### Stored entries

BEGIN

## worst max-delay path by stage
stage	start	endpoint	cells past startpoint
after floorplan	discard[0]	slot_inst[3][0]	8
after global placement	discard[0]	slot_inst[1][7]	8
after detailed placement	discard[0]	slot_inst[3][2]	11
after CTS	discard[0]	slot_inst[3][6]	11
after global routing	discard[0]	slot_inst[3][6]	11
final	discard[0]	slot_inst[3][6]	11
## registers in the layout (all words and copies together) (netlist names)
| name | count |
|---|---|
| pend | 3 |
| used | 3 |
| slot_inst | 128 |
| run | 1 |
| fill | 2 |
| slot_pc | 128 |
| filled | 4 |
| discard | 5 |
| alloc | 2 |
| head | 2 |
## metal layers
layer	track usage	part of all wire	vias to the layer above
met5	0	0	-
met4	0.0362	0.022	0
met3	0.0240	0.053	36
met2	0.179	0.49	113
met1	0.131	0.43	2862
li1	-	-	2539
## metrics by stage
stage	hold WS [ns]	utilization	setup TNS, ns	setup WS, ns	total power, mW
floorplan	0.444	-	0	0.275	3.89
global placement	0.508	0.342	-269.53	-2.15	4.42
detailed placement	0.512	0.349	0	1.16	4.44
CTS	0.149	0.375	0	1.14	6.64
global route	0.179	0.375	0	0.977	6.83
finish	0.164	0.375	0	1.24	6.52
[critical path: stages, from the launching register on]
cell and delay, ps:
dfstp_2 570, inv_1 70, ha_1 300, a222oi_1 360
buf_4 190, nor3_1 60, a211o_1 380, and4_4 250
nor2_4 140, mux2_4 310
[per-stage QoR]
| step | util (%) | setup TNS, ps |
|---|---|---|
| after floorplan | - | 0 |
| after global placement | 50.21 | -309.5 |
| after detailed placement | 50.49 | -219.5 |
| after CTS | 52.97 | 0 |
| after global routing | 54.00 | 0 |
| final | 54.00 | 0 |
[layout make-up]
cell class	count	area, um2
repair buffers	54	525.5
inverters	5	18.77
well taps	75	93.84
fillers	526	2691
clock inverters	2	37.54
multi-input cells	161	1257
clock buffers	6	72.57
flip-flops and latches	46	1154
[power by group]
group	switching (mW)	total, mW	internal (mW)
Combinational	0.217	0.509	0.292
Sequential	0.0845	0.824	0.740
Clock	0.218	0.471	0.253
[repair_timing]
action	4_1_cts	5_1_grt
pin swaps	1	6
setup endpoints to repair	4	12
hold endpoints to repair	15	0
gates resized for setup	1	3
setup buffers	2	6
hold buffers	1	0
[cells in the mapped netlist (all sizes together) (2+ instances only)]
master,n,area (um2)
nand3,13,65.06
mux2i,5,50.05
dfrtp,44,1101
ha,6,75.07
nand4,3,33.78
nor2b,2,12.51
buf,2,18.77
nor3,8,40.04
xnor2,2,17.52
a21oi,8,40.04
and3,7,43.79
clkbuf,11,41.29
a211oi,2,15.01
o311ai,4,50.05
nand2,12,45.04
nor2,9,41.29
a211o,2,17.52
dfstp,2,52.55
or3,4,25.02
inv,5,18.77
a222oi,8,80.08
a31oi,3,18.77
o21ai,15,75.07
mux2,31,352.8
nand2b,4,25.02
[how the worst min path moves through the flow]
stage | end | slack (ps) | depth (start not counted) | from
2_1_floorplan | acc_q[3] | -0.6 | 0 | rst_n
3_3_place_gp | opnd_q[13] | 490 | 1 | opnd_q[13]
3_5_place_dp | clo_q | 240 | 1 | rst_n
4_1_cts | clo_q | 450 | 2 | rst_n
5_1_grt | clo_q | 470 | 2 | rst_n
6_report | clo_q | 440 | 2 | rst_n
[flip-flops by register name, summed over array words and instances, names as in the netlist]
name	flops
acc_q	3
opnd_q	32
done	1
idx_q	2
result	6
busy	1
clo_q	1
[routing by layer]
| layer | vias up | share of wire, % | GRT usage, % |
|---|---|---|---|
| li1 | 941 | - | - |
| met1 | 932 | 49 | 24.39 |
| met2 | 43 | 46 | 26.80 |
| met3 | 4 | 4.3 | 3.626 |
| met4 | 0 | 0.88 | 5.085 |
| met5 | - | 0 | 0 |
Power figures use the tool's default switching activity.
--- config.mk ---
export PLATFORM = sky130hd
export DESIGN_NAME = ber_meter
export DESIGN_NICKNAME = d
export VERILOG_FILES = /design/src/rtl/ber_meter.sv
export SDC_FILE = /design/constraint.sdc
export NUM_CORES = 1
export LEC_CHECK = 0
export ABC_AREA = 1
export CORE_UTILIZATION = 44
export CTS_CLUSTER_SIZE = 24
export DETAILED_ROUTE_END_ITERATION = 8
export HOLD_SLACK_MARGIN = 0.05
export PLACE_DENSITY = 0.63
export RECOVER_POWER = 50
export SYNTH_ARGS = -nofsm -noshare
export SYNTH_HDL_FRONTEND = slang
export SYNTH_SLANG_ARGS = --single-unit
export TNS_END_PERCENT = 10
--- constraint.sdc ---
create_clock -name clock -period 4.6 [get_ports clock]
set_clock_uncertainty 0.2 [all_clocks]
set_input_delay 0.92 -clock clock [delete_from_list [all_inputs] [get_ports clock]]
set_output_delay 0.92 -clock clock [all_outputs]
set_load 0.01 [all_outputs]
--- src/rtl/ber_meter.sv ---
// ber_meter: bit-error-rate meter that compares slicer symbols with a local PRBS
// reference. It searches every candidate channel delay, locks to the best one,
// counts bits and errors, and re-aligns after loss of lock.
// Optional feature macro: BER_MANUAL_DELAY_EN adds i_manual / i_delay_man, which
// force the lock delay instead of taking it from the search.
module ber_meter #(
  parameter int BUFFER    = 16,
  parameter int SYM_BITS  = 2,
  parameter int ALIGN_LEN = 32,
  parameter int LOSS_TH   = 8,
  parameter int CNT_W     = 32
) (
  input  logic                       clock,
  input  logic                       i_reset,
  input  logic                       i_enable,
  input  logic                       i_valid,
  input  logic                       i_clear,
  input  logic [SYM_BITS-1:0]        i_prbs,
  input  logic [SYM_BITS-1:0]        i_slicer,
`ifdef BER_MANUAL_DELAY_EN
  input  logic                       i_manual,
  input  logic [$clog2(BUFFER)-1:0]  i_delay_man,
`endif
  output logic [$clog2(BUFFER)-1:0]  o_delay,
  output logic                       o_locked,
  output logic                       o_lost,
  output logic                       o_sat,
  output logic [CNT_W-1:0]           o_bit_cnt,
  output logic [CNT_W-1:0]           o_err_cnt
);

  localparam int DLY_W = $clog2(BUFFER);
  localparam int LEN_W = $clog2(ALIGN_LEN);
  localparam int ACC_W = $clog2(ALIGN_LEN * SYM_BITS + 1);
  localparam int SE_W  = $clog2(SYM_BITS + 1);

  typedef enum logic [1:0] {S_FILL, S_SEARCH, S_LOCK} state_t;

  state_t              state_q, state_d;
  logic [DLY_W-1:0]    fill_q, fill_d;
  logic [DLY_W-1:0]    try_q, try_d;
  logic [DLY_W-1:0]    best_dly_q, best_dly_d;
  logic [DLY_W-1:0]    delay_q, delay_d;
  logic [LEN_W-1:0]    len_q, len_d;        // symbol index in trial / monitor window
  logic [ACC_W-1:0]    acc_q, acc_d;        // errors in trial / monitor window
  logic [ACC_W-1:0]    best_err_q, best_err_d;
  logic                locked_q, locked_d;
  logic                lost_q, lost_d;
  logic                sat_q, sat_d;
  logic [CNT_W-1:0]    bit_q, bit_d;
  logic [CNT_W-1:0]    err_q, err_d;

  logic [SYM_BITS-1:0] hist_q [BUFFER-1];   // hist_q[j] = reference j+1 symbols ago
  logic [SYM_BITS-1:0] hist   [BUFFER];     // hist[k]   = reference k symbols ago

  logic                sym_ev;
  logic [DLY_W-1:0]    sel;
  logic [SYM_BITS-1:0] diff;
  logic [SE_W-1:0]     sym_err;
  logic [ACC_W-1:0]    acc_sum;
  logic                win_end;
  logic [CNT_W:0]      bit_next;
  logic                man_go;
  logic [DLY_W-1:0]    man_dly;
  logic                do_lock;
  logic [DLY_W-1:0]    lock_dly;
  logic [ACC_W-1:0]    nb_err;
  logic [DLY_W-1:0]    nb_dly;

`ifdef BER_MANUAL_DELAY_EN
  assign man_go  = i_manual;
  assign man_dly = i_delay_man;
`else
  assign man_go  = 1'b0;
  assign man_dly = '0;
`endif

  assign sym_ev   = i_enable & i_valid;
  assign sel      = (state_q == S_LOCK) ? delay_q : try_q;
  assign diff     = i_slicer ^ hist[sel];
  assign acc_sum  = acc_q + ACC_W'(sym_err);
  assign win_end  = (len_q == LEN_W'(ALIGN_LEN - 1));
  assign bit_next = {1'b0, bit_q} + (CNT_W + 1)'(SYM_BITS);

  // Reference history view: tap 0 is the live input, older taps come from the register.
  always_comb begin
    hist[0] = i_prbs;
    for (int k = 1; k < BUFFER; k++) hist[k] = hist_q[k-1];
  end

  // Symbol error count: popcount of the mismatching bits.
  always_comb begin
    sym_err = '0;
    for (int b = 0; b < SYM_BITS; b++) sym_err = sym_err + SE_W'(diff[b]);
  end

  // Next-state logic for FILL / SEARCH / LOCK, counters and flags.
  always_comb begin
    // NOTE: every signal gets its hold value first so no path can leave one unassigned (no latches).
    state_d    = state_q;
    fill_d     = fill_q;
    try_d      = try_q;
    best_dly_d = best_dly_q;
    best_err_d = best_err_q;
    delay_d    = delay_q;
    len_d      = len_q;
    acc_d      = acc_q;
    locked_d   = locked_q;
    lost_d     = lost_q;
    sat_d      = sat_q;
    bit_d      = bit_q;
    err_d      = err_q;
    do_lock    = 1'b0;
    lock_dly   = '0;
    nb_err     = best_err_q;
    nb_dly     = best_dly_q;

    if (i_clear) begin
      state_d    = S_FILL;
      fill_d     = '0;
      try_d      = '0;
      best_dly_d = '0;
      best_err_d = '1;
      delay_d    = '0;
      len_d      = '0;
      acc_d      = '0;
      locked_d   = 1'b0;
      lost_d     = 1'b0;
      sat_d      = 1'b0;
      bit_d      = '0;
      err_d      = '0;
    end else if (sym_ev) begin
      unique case (state_q)
        S_FILL: begin
          if (fill_q == DLY_W'(BUFFER - 1)) begin
            fill_d     = '0;
            try_d      = '0;
            best_err_d = '1;
            best_dly_d = '0;
            len_d      = '0;
            acc_d      = '0;
            if (man_go) begin
              do_lock  = 1'b1;
              lock_dly = man_dly;
            end else begin
              state_d = S_SEARCH;
            end
          end else begin
            fill_d = fill_q + 1'b1;
          end
        end

        S_SEARCH: begin
          if (man_go) begin
            do_lock  = 1'b1;
            lock_dly = man_dly;
          end else if (win_end) begin
            len_d = '0;
            acc_d = '0;
            if (acc_sum == '0) begin
              do_lock  = 1'b1;
              lock_dly = try_q;
            end else begin
              // Strict less-than keeps the lower delay on ties.
              if (acc_sum < best_err_q) begin
                nb_err = acc_sum;
                nb_dly = try_q;
              end
              best_err_d = nb_err;
              best_dly_d = nb_dly;
              if (try_q == DLY_W'(BUFFER - 1)) begin
                do_lock  = 1'b1;
                lock_dly = nb_dly;
              end else begin
                try_d = try_q + 1'b1;
              end
            end
          end else begin
            len_d = len_q + 1'b1;
            acc_d = acc_sum;
          end
        end

        S_LOCK: begin
          // Counters freeze for good once the next increment would overflow.
          if (!sat_q) begin
            if (bit_next > {1'b0, {CNT_W{1'b1}}}) begin
              sat_d = 1'b1;
            end else begin
              bit_d = bit_next[CNT_W-1:0];
              err_d = err_q + CNT_W'(sym_err);
            end
          end
          if (win_end) begin
            len_d = '0;
            acc_d = '0;
            if (acc_sum > ACC_W'(LOSS_TH)) begin
              lost_d = 1'b1;
              if (!man_go) begin
                // History is still valid, so re-search without refilling.
                state_d    = S_SEARCH;
                locked_d   = 1'b0;
                try_d      = '0;
                best_err_d = '1;
                best_dly_d = '0;
              end
            end
          end else begin
            len_d = len_q + 1'b1;
            acc_d = acc_sum;
          end
        end

        default: state_d = S_FILL;
      endcase

      if (do_lock) begin
        state_d  = S_LOCK;
        delay_d  = lock_dly;
        locked_d = 1'b1;
        len_d    = '0;
        acc_d    = '0;
      end
    end
  end

  // Control and counter registers with asynchronous reset.
  always_ff @(posedge clock or posedge i_reset) begin
    if (i_reset) begin
      state_q    <= S_FILL;
      fill_q     <= '0;
      try_q      <= '0;
      best_dly_q <= '0;
      best_err_q <= '1;
      delay_q    <= '0;
      len_q      <= '0;
      acc_q      <= '0;
      locked_q   <= 1'b0;
      lost_q     <= 1'b0;
      sat_q      <= 1'b0;
      bit_q      <= '0;
      err_q      <= '0;
    end else begin
      // NOTE: non-blocking assignments so every register samples the pre-edge values.
      state_q    <= state_d;
      fill_q     <= fill_d;
      try_q      <= try_d;
      best_dly_q <= best_dly_d;
      best_err_q <= best_err_d;
      delay_q    <= delay_d;
      len_q      <= len_d;
      acc_q      <= acc_d;
      locked_q   <= locked_d;
      lost_q     <= lost_d;
      sat_q      <= sat_d;
      bit_q      <= bit_d;
      err_q      <= err_d;
    end
  end

  // Reference shift register, advanced on each symbol event.
  // NOTE: no reset here on purpose; the contents are don't-care until FILL has
  // refilled them, so a plain register array is enough.
  always_ff @(posedge clock) begin
    if (sym_ev) begin
      hist_q[0] <= i_prbs;
      for (int k = 1; k < BUFFER - 1; k++) hist_q[k] <= hist_q[k-1];
    end
  end

  assign o_delay   = delay_q;
  assign o_locked  = locked_q;
  assign o_lost    = lost_q;
  assign o_sat     = sat_q;
  assign o_bit_cnt = bit_q;
  assign o_err_cnt = err_q;

endmodule
==> config.mk <==
export PLATFORM = sky130hd
export DESIGN_NAME = dm_lsu
export DESIGN_NICKNAME = d
export VERILOG_FILES = /design/src/rtl/dm_lsu_pkg.sv /design/src/rtl/dm_lsu_lane.sv /design/src/rtl/dm_lsu.sv
export SDC_FILE = /design/constraint.sdc
export NUM_CORES = 1
export LEC_CHECK = 0
export BUFFER_PORTS_ARGS = -buffer_cell sky130_fd_sc_hd__buf_2
export CORE_MARGIN = 4
export CORE_UTILIZATION = 25
export CTS_CLUSTER_DIAMETER = 60
export DETAILED_ROUTE_END_ITERATION = 8
export PLACE_DENSITY_LB_ADDON = 0.08
export SETUP_SLACK_MARGIN = 0.05
export SLEW_MARGIN = 10
export SYNTH_ARGS = -nofsm -noshare
export SYNTH_HDL_FRONTEND = slang
export SYNTH_HIERARCHICAL = 1
export SYNTH_SLANG_ARGS = --single-unit
==> constraint.sdc <==
create_clock -name clk_i -period 1.95 [get_ports clk_i]
set_input_delay 0.2925 -clock clk_i [delete_from_list [all_inputs] [get_ports clk_i]]
set_output_delay 0.2925 -clock clk_i [all_outputs]
set_load 0.05 [all_outputs]
<file path="src/rtl/arb_pkg.sv">
// Shared constants, state encoding and the round-robin search helper for rr_arbiter_dec4.
// Pure declarations: no latency, no backpressure.
package arb_pkg;
    localparam int NUM_REQ = 4;
    localparam int IDX_W   = 2;
    localparam int CNT_W   = 8;

    localparam logic [0:0] IDLE  = 1'b0;
    localparam logic [0:0] GRANT = 1'b1;

    // Returns {found, index} of the first set bit of r scanning upward from start, wrapping 3->0.
    function automatic logic [IDX_W:0] rr_pick(input logic [NUM_REQ-1:0] r,
                                               input logic [IDX_W-1:0]   start);
        logic [IDX_W:0]   res;
        logic [IDX_W-1:0] k;
        res = '0;
        for (int i = NUM_REQ - 1; i >= 0; i--) begin
            k = start + IDX_W'(i);
            if (r[k]) res = {1'b1, k};
        end
        return res;
    endfunction
endpackage

</file>
<file path="src/rtl/arb_dec2to4.sv">
// 2-to-4 one-hot decoder with enable; drives the grant select lines from the grant index.
// Combinational, zero latency; no backpressure.
module arb_dec2to4
    import arb_pkg::*;
(
    input  logic               en_i,
    input  logic [IDX_W-1:0]   idx_i,
    output logic [NUM_REQ-1:0] dec_o
);
    assign dec_o = en_i ? (NUM_REQ'(1) << idx_i) : '0;
endmodule

</file>
<file path="src/rtl/rr_arbiter_dec4.sv">
// Four-requester round-robin arbiter, grant held until release; ARB_TIMEOUT_EN adds a forced rotation after MAX_HOLD cycles.
// One-cycle latency from request to grant; back-to-back re-grant on release with no idle cycle.
// en low blocks new grants only; a live grant runs until its requester drops req.
module rr_arbiter_dec4
    import arb_pkg::*;
#(
    parameter int MAX_HOLD  = 16,
    parameter int RESET_PTR = 0
) (
    input  logic               clk,
    input  logic               rst_n,
    input  logic               en,
    input  logic [NUM_REQ-1:0] req,
    output logic [NUM_REQ-1:0] gnt,
    output logic [IDX_W-1:0]   gnt_idx,
    output logic               gnt_valid,
    output logic               hold_expired
);
    if (MAX_HOLD < 2 || MAX_HOLD > (2**CNT_W) - 1) begin : g_bad_max_hold
        $error("MAX_HOLD out of range 2..255");
    end
    if (RESET_PTR < 0 || RESET_PTR > NUM_REQ - 1) begin : g_bad_reset_ptr
        $error("RESET_PTR out of range 0..3");
    end

    logic [0:0]         state_q, state_d;
    logic [IDX_W-1:0]   ptr_q, ptr_d;
    logic [IDX_W-1:0]   idx_q, idx_d;
    logic [NUM_REQ-1:0] others;
    logic [IDX_W:0]     pick_idle, pick_rel;
    logic               expire;

    // Release and forced rotation share one search that skips the current holder.
    assign others    = req & ~(NUM_REQ'(1) << idx_q);
    assign pick_idle = rr_pick(req, ptr_q);
    assign pick_rel  = rr_pick(others, idx_q + IDX_W'(1));

`ifdef ARB_TIMEOUT_EN
    localparam logic [CNT_W-1:0] HOLD_LAST = CNT_W'(MAX_HOLD - 1);

    logic [CNT_W-1:0] cnt_q, cnt_d;
    logic             he_q;

    assign expire = (cnt_q >= HOLD_LAST) && pick_rel[IDX_W] && en;

    always_comb begin
        cnt_d = cnt_q;
        if (state_q != GRANT || idx_d != idx_q) begin
            cnt_d = '0;
        end else if (cnt_q != '1) begin
            cnt_d = cnt_q + CNT_W'(1);
        end
    end

    always_ff @(posedge clk or negedge rst_n) begin
        if (!rst_n) begin
            cnt_q <= '0;
            he_q  <= 1'b0;
        end else begin
            cnt_q <= cnt_d;
            he_q  <= (state_q == GRANT) && req[idx_q] && expire;
        end
    end

    assign hold_expired = he_q;
`else
    assign expire       = 1'b0;
    assign hold_expired = 1'b0;
`endif

    always_comb begin
        state_d = state_q;
        ptr_d   = ptr_q;
        idx_d   = idx_q;
        case (state_q)
            IDLE: begin
                if (en && pick_idle[IDX_W]) begin
                    state_d = GRANT;
                    idx_d   = pick_idle[IDX_W-1:0];
                end
            end
            default: begin
                if (!req[idx_q]) begin
                    ptr_d = idx_q + IDX_W'(1);
                    if (en && pick_rel[IDX_W]) begin
                        idx_d = pick_rel[IDX_W-1:0];
                    end else begin
                        state_d = IDLE;
                    end
                end else if (expire) begin
                    ptr_d = idx_q + IDX_W'(1);
                    idx_d = pick_rel[IDX_W-1:0];
                end
            end
        endcase
    end

    always_ff @(posedge clk or negedge rst_n) begin
        if (!rst_n) begin
            state_q <= IDLE;
            ptr_q   <= IDX_W'(RESET_PTR);
            idx_q   <= '0;
        end else begin
            state_q <= state_d;
            ptr_q   <= ptr_d;
            idx_q   <= idx_d;
        end
    end

    assign gnt_valid = (state_q == GRANT);
    assign gnt_idx   = idx_q;

    arb_dec2to4 u_dec (
        .en_i  (gnt_valid),
        .idx_i (idx_q),
        .dec_o (gnt)
    );
endmodule

</file>
<file path="config.mk">
export PLATFORM = sky130hd
export DESIGN_NAME = rr_arbiter_dec4
export DESIGN_NICKNAME = d
export VERILOG_FILES = /design/src/rtl/arb_pkg.sv /design/src/rtl/arb_dec2to4.sv /design/src/rtl/rr_arbiter_dec4.sv
export SDC_FILE = /design/constraint.sdc
export NUM_CORES = 1
export LEC_CHECK = 0
export CAP_MARGIN = 20
export CORE_ASPECT_RATIO = 1.25
export CORE_MARGIN = 5
export CORE_UTILIZATION = 35
export CTS_BUF_LIST = sky130_fd_sc_hd__clkbuf_4
export CTS_CLUSTER_DIAMETER = 200
export DETAILED_ROUTE_END_ITERATION = 8
export SETUP_SLACK_MARGIN = 0.02
export SLEW_MARGIN = 5
export SYNTH_ARGS = -nofsm -noshare
export SYNTH_HDL_FRONTEND = slang
export SYNTH_SLANG_ARGS = --single-unit
</file>
<file path="constraint.sdc">
create_clock -name clk -period 3.2 [get_ports clk]
set_input_delay 0.64 -clock clk [delete_from_list [all_inputs] [get_ports clk]]
set_output_delay 0.64 -clock clk [all_outputs]
set_load 0.01 [all_outputs]
</file>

END

### Assignment
Every line above with the word "layout" belongs in the answer, copied as written.

### Exercise solution
## registers in the layout (all words and copies together) (netlist names)
[layout make-up]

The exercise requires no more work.